→ INFORMATION SHOWN:

`config.mk`:
```
export PLATFORM = sky130hd
export DESIGN_NAME = uart_frame_engine
export DESIGN_NICKNAME = d
export VERILOG_FILES = /design/src/rtl/uart_fe_pkg.sv /design/src/rtl/uart_fe_tick.sv /design/src/rtl/uart_fe_tx.sv /design/src/rtl/uart_fe_rx.sv /design/src/rtl/uart_frame_engine.sv
export SDC_FILE = /design/constraint.sdc
export NUM_CORES = 1
export LEC_CHECK = 0
export BUFFER_PORTS_ARGS = -buffer_cell sky130_fd_sc_hd__buf_2
export CORE_AREA = 5 5 137 152
export DETAILED_ROUTE_END_ITERATION = 10
export DIE_AREA = 0 0 142 157
export PLACE_DENSITY = 0.52
export SYNTH_ARGS = -nofsm -noshare
export SYNTH_HDL_FRONTEND = slang
export SYNTH_HIERARCHICAL = 1
export SYNTH_SLANG_ARGS = --single-unit
```
`constraint.sdc`:
```
create_clock -name clk -period 4 [get_ports clk]
set_input_delay 0.4 -clock clk [delete_from_list [all_inputs] [get_ports clk]]
set_output_delay 0.4 -clock clk [all_outputs]
set_load 0.1 [all_outputs]
```
==> src/rtl/iexu_decode.sv <==
module iexu_decode
  import iexu_pkg::*;
(
  input  logic [31:0] instr,
  output dec_t        dec
);
  logic [1:0]  cls;
  logic [3:0]  sub;
  logic [15:0] imm16;
  logic [2:0]  shk;
  logic        shk_ok;
  alu_op_e     shop;

  assign cls   = instr[31:30];
  assign sub   = instr[29:26];
  assign imm16 = instr[15:0];
  assign shk   = instr[7:5];

  always_comb begin
    shk_ok = 1'b1;
    case (shk)
      3'd0:    shop = OP_SLL;
      3'd1:    shop = OP_SRL;
      3'd2:    shop = OP_SRA;
      3'd4:    shop = OP_ROR;
      default: begin shop = OP_SLL; shk_ok = 1'b0; end
    endcase
  end

  always_comb begin
    dec            = '0;
    dec.kind       = K_BAD;
    dec.op         = OP_ADD;
    dec.rd         = instr[25:21];
    dec.cmp        = instr[24:21];
    case (cls)
      2'd0: if (sub == 4'd6) begin
        dec.kind    = K_ALU;
        dec.op      = OP_HIGH;
        dec.use_imm = 1'b1;
        dec.imm     = {imm16, 16'h0};
      end
      2'd2: begin
        dec.use_imm = 1'b1;
        case (sub)
          4'd5:  begin dec.kind = K_ALU; dec.op = OP_ADD; dec.imm = ext16(imm16, 1'b1); end
          4'd7:  begin dec.kind = K_ALU; dec.op = OP_SUB; dec.imm = ext16(imm16, 1'b1); end
          4'd8:  begin dec.kind = K_ALU; dec.op = OP_AND; dec.imm = ext16(imm16, 1'b0); end
          4'd9:  begin dec.kind = K_ALU; dec.op = OP_OR;  dec.imm = ext16(imm16, 1'b0); end
          4'd10: begin dec.kind = K_ALU; dec.op = OP_XOR; dec.imm = ext16(imm16, 1'b0); end
          4'd11: begin dec.kind = K_ALU; dec.op = OP_MUL; dec.imm = ext16(imm16, 1'b0); end
          4'd13: if (shk_ok) begin
            dec.kind = K_ALU;
            dec.op   = shop;
            dec.imm  = {{(XLEN-5){1'b0}}, instr[4:0]};
          end
          4'd14: if (instr[25:21] <= 5'd9) begin
            dec.kind = K_CMP;
            dec.imm  = ext16(imm16, 1'b1);
          end
          default: ;
        endcase
      end
      2'd3: begin
        if (sub == 4'd8) begin
          case (instr[3:0])
            4'd0:  begin dec.kind = K_ALU; dec.op = OP_ADD; end
            4'd2:  begin dec.kind = K_ALU; dec.op = OP_SUB; end
            4'd3:  begin dec.kind = K_ALU; dec.op = OP_AND; end
            4'd4:  begin dec.kind = K_ALU; dec.op = OP_OR;  end
            4'd5:  begin dec.kind = K_ALU; dec.op = OP_XOR; end
            4'd6:  begin dec.kind = K_ALU; dec.op = OP_MUL; end
            4'd8:  if (shk_ok) begin dec.kind = K_ALU; dec.op = shop; end
            4'd9:  begin dec.kind = K_DIV; dec.div_signed = 1'b1; end
            4'd10: begin dec.kind = K_DIV; dec.div_signed = 1'b0; end
            default: ;
          endcase
        end else if (sub == 4'd9 && instr[25:21] <= 5'd9) begin
          dec.kind = K_CMP;
        end
      end
      default: ;
    endcase
  end
endmodule
==> config.mk <==
export PLATFORM = sky130hd
export DESIGN_NAME = i2c10_addr_match
export DESIGN_NICKNAME = d
export VERILOG_FILES = /design/src/rtl/i2c10_pkg.sv /design/src/rtl/i2c10_cmp.sv /design/src/rtl/i2c10_fsm.sv /design/src/rtl/i2c10_addr_match.sv
export SDC_FILE = /design/constraint.sdc
export NUM_CORES = 1
export LEC_CHECK = 0
export CAP_MARGIN = 20
export CORE_MARGIN = 1.5
export CORE_UTILIZATION = 30
export CTS_BUF_LIST = sky130_fd_sc_hd__clkbuf_4 sky130_fd_sc_hd__clkbuf_8 sky130_fd_sc_hd__clkbuf_16
export CTS_CLUSTER_SIZE = 25
export DETAILED_ROUTE_END_ITERATION = 6
export PLACE_DENSITY = 0.74
export SLEW_MARGIN = 20
export SYNTH_ARGS = -nofsm -noshare
export SYNTH_HDL_FRONTEND = slang
export SYNTH_SLANG_ARGS = --single-unit
==> constraint.sdc <==
create_clock -name clk -period 4.6 [get_ports clk]
set_clock_uncertainty 0.1 [all_clocks]
set_input_delay 0.69 -clock clk [delete_from_list [all_inputs] [get_ports clk]]
set_output_delay 0.69 -clock clk [all_outputs]
set_load 0.005 [all_outputs]
[src/rtl/shbus_grant_ctrl.sv]
module shbus_grant_ctrl
    import shbus_pkg::*;
#(
    parameter int unsigned IW = 2
) (
    input  logic          clk,
    input  logic          rst,
    input  logic [IW-1:0] pick_idx,
    input  logic          pick_any,
    input  logic          own_cyc,
    input  logic          own_stb,
    input  logic          own_lock,
    input  logic          term,
    output logic [IW-1:0] owner,
    output logic          valid
);

    typedef struct packed {
        logic [IW-1:0] owner;
        logic          valid;
    } gstate_t;

    gstate_t  st_d, st_q;
    arb_dec_e dec;

    always_comb begin
        st_d = st_q;
        if (own_stb && !term)        dec = ARB_KEEP_XFER;
        else if (own_cyc && own_lock) dec = ARB_KEEP_LOCK;
        else if (pick_any)            dec = ARB_REPICK;
        else                          dec = ARB_IDLE;

        case (dec)
            ARB_REPICK: begin
                st_d.owner = pick_idx;
                st_d.valid = 1'b1;
            end
            default: ;
        endcase
    end

    always_ff @(posedge clk) begin
        if (rst) begin
            st_q <= '0;
        end else begin
            st_q <= st_d;
        end
    end

    assign owner = st_q.owner;
    assign valid = st_q.valid;

endmodule

[src/rtl/shbus_route.sv]
module shbus_route #(
    parameter int unsigned N  = 4,
    parameter int unsigned AW = 16,
    parameter int unsigned DW = 32,
    parameter int unsigned IW = 2
) (
    input  logic [IW-1:0]   owner,
    input  logic            valid,
    input  logic [N-1:0]    m_cyc,
    input  logic [N-1:0]    m_stb,
    input  logic [N-1:0]    m_lock,
    input  logic [N-1:0]    m_we,
    input  logic [N*AW-1:0] m_adr,
    input  logic [N*DW-1:0] m_wdat,
    input  logic            s_ack,
    input  logic            s_err,
    input  logic            s_rty,
    output logic            s_cyc,
    output logic            s_stb,
    output logic            s_we,
    output logic [AW-1:0]   s_adr,
    output logic [DW-1:0]   s_wdat,
    output logic            own_lock,
    output logic [N-1:0]    gnt,
    output logic [N-1:0]    m_ack,
    output logic [N-1:0]    m_err,
    output logic [N-1:0]    m_rty
);

    logic [AW-1:0] adr_a  [N];
    logic [DW-1:0] wdat_a [N];

    for (genvar i = 0; i < N; i++) begin : g_lane
        assign adr_a[i]  = m_adr[i*AW +: AW];
        assign wdat_a[i] = m_wdat[i*DW +: DW];
        assign gnt[i]    = valid && (owner == IW'(i));
        // termination only reaches the owner with CYC and STB both high
        assign m_ack[i]  = gnt[i] & m_cyc[i] & m_stb[i] & s_ack;
        assign m_err[i]  = gnt[i] & m_cyc[i] & m_stb[i] & s_err;
        assign m_rty[i]  = gnt[i] & m_cyc[i] & m_stb[i] & s_rty;
    end

    assign s_cyc    = valid & m_cyc[owner];
    assign s_stb    = s_cyc & m_stb[owner];
    assign own_lock = valid & m_lock[owner];
    assign s_we     = m_we[owner];
    assign s_adr    = adr_a[owner];
    assign s_wdat   = wdat_a[owner];

endmodule

[src/rtl/shbus_arbiter.sv]
module shbus_arbiter #(
    parameter int unsigned N_MASTERS = 4,
    parameter int unsigned AW        = 16,
    parameter int unsigned DW        = 32
) (
    input  logic                   clk,
    input  logic                   rst,
    input  logic [N_MASTERS-1:0]   m_cyc,
    input  logic [N_MASTERS-1:0]   m_stb,
    input  logic [N_MASTERS-1:0]   m_lock,
    input  logic [N_MASTERS-1:0]   m_we,
    input  logic [N_MASTERS*AW-1:0] m_adr,
    input  logic [N_MASTERS*DW-1:0] m_wdat,
    output logic [DW-1:0]          m_rdat,
    output logic [N_MASTERS-1:0]   m_ack,
    output logic [N_MASTERS-1:0]   m_err,
    output logic [N_MASTERS-1:0]   m_rty,
    output logic [N_MASTERS-1:0]   m_gnt,
    output logic                   s_cyc,
    output logic                   s_stb,
    output logic                   s_we,
    output logic [AW-1:0]          s_adr,
    output logic [DW-1:0]          s_wdat,
    input  logic [DW-1:0]          s_rdat,
    input  logic                   s_ack,
    input  logic                   s_err,
    input  logic                   s_rty
);

    localparam int unsigned IW = (N_MASTERS > 1) ? $clog2(N_MASTERS) : 1;

    logic [IW-1:0] pick_idx;
    logic          pick_any;
    logic [IW-1:0] owner;
    logic          valid;
    logic          own_lock;
    logic          term;

    assign term   = s_ack | s_err | s_rty;
    assign m_rdat = s_rdat;

    shbus_prio_pick #(.N(N_MASTERS), .IW(IW)) u_pick (
        .req (m_cyc),
        .idx (pick_idx),
        .any (pick_any)
    );

    shbus_grant_ctrl #(.IW(IW)) u_ctrl (
        .clk      (clk),
        .rst      (rst),
        .pick_idx (pick_idx),
        .pick_any (pick_any),
        .own_cyc  (s_cyc),
        .own_stb  (s_stb),
        .own_lock (own_lock),
        .term     (term),
        .owner    (owner),
        .valid    (valid)
    );

    shbus_route #(.N(N_MASTERS), .AW(AW), .DW(DW), .IW(IW)) u_route (
        .owner    (owner),
        .valid    (valid),
        .m_cyc    (m_cyc),
        .m_stb    (m_stb),
        .m_lock   (m_lock),
        .m_we     (m_we),
        .m_adr    (m_adr),
        .m_wdat   (m_wdat),
        .s_ack    (s_ack),
        .s_err    (s_err),
        .s_rty    (s_rty),
        .s_cyc    (s_cyc),
        .s_stb    (s_stb),
        .s_we     (s_we),
        .s_adr    (s_adr),
        .s_wdat   (s_wdat),
        .own_lock (own_lock),
        .gnt      (m_gnt),
        .m_ack    (m_ack),
        .m_err    (m_err),
        .m_rty    (m_rty)
    );

endmodule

→ REQUIREMENT: Starting at the line above that contains "shop = OP_ROR;", repeat each line exactly up to and including the line that contains "dec.op = OP_SUB; end", and stop there.

→ RESULT:
      3'd4:    shop = OP_ROR;
      default: begin shop = OP_SLL; shk_ok = 1'b0; end
    endcase
  end

  always_comb begin
    dec            = '0;
    dec.kind       = K_BAD;
    dec.op         = OP_ADD;
    dec.rd         = instr[25:21];
    dec.cmp        = instr[24:21];
    case (cls)
      2'd0: if (sub == 4'd6) begin
        dec.kind    = K_ALU;
        dec.op      = OP_HIGH;
        dec.use_imm = 1'b1;
        dec.imm     = {imm16, 16'h0};
      end
      2'd2: begin
        dec.use_imm = 1'b1;
        case (sub)
          4'd5:  begin dec.kind = K_ALU; dec.op = OP_ADD; dec.imm = ext16(imm16, 1'b1); end
          4'd7:  begin dec.kind = K_ALU; dec.op = OP_SUB; dec.imm = ext16(imm16, 1'b1); end
          4'd8:  begin dec.kind = K_ALU; dec.op = OP_AND; dec.imm = ext16(imm16, 1'b0); end
          4'd9:  begin dec.kind = K_ALU; dec.op = OP_OR;  dec.imm = ext16(imm16, 1'b0); end
          4'd10: begin dec.kind = K_ALU; dec.op = OP_XOR; dec.imm = ext16(imm16, 1'b0); end
          4'd11: begin dec.kind = K_ALU; dec.op = OP_MUL; dec.imm = ext16(imm16, 1'b0); end
          4'd13: if (shk_ok) begin
            dec.kind = K_ALU;
            dec.op   = shop;
            dec.imm  = {{(XLEN-5){1'b0}}, instr[4:0]};
          end
          4'd14: if (instr[25:21] <= 5'd9) begin
            dec.kind = K_CMP;
            dec.imm  = ext16(imm16, 1'b1);
          end
          default: ;
        endcase
      end
      2'd3: begin
        if (sub == 4'd8) begin
          case (instr[3:0])
            4'd0:  begin dec.kind = K_ALU; dec.op = OP_ADD; end
            4'd2:  begin dec.kind = K_ALU; dec.op = OP_SUB; end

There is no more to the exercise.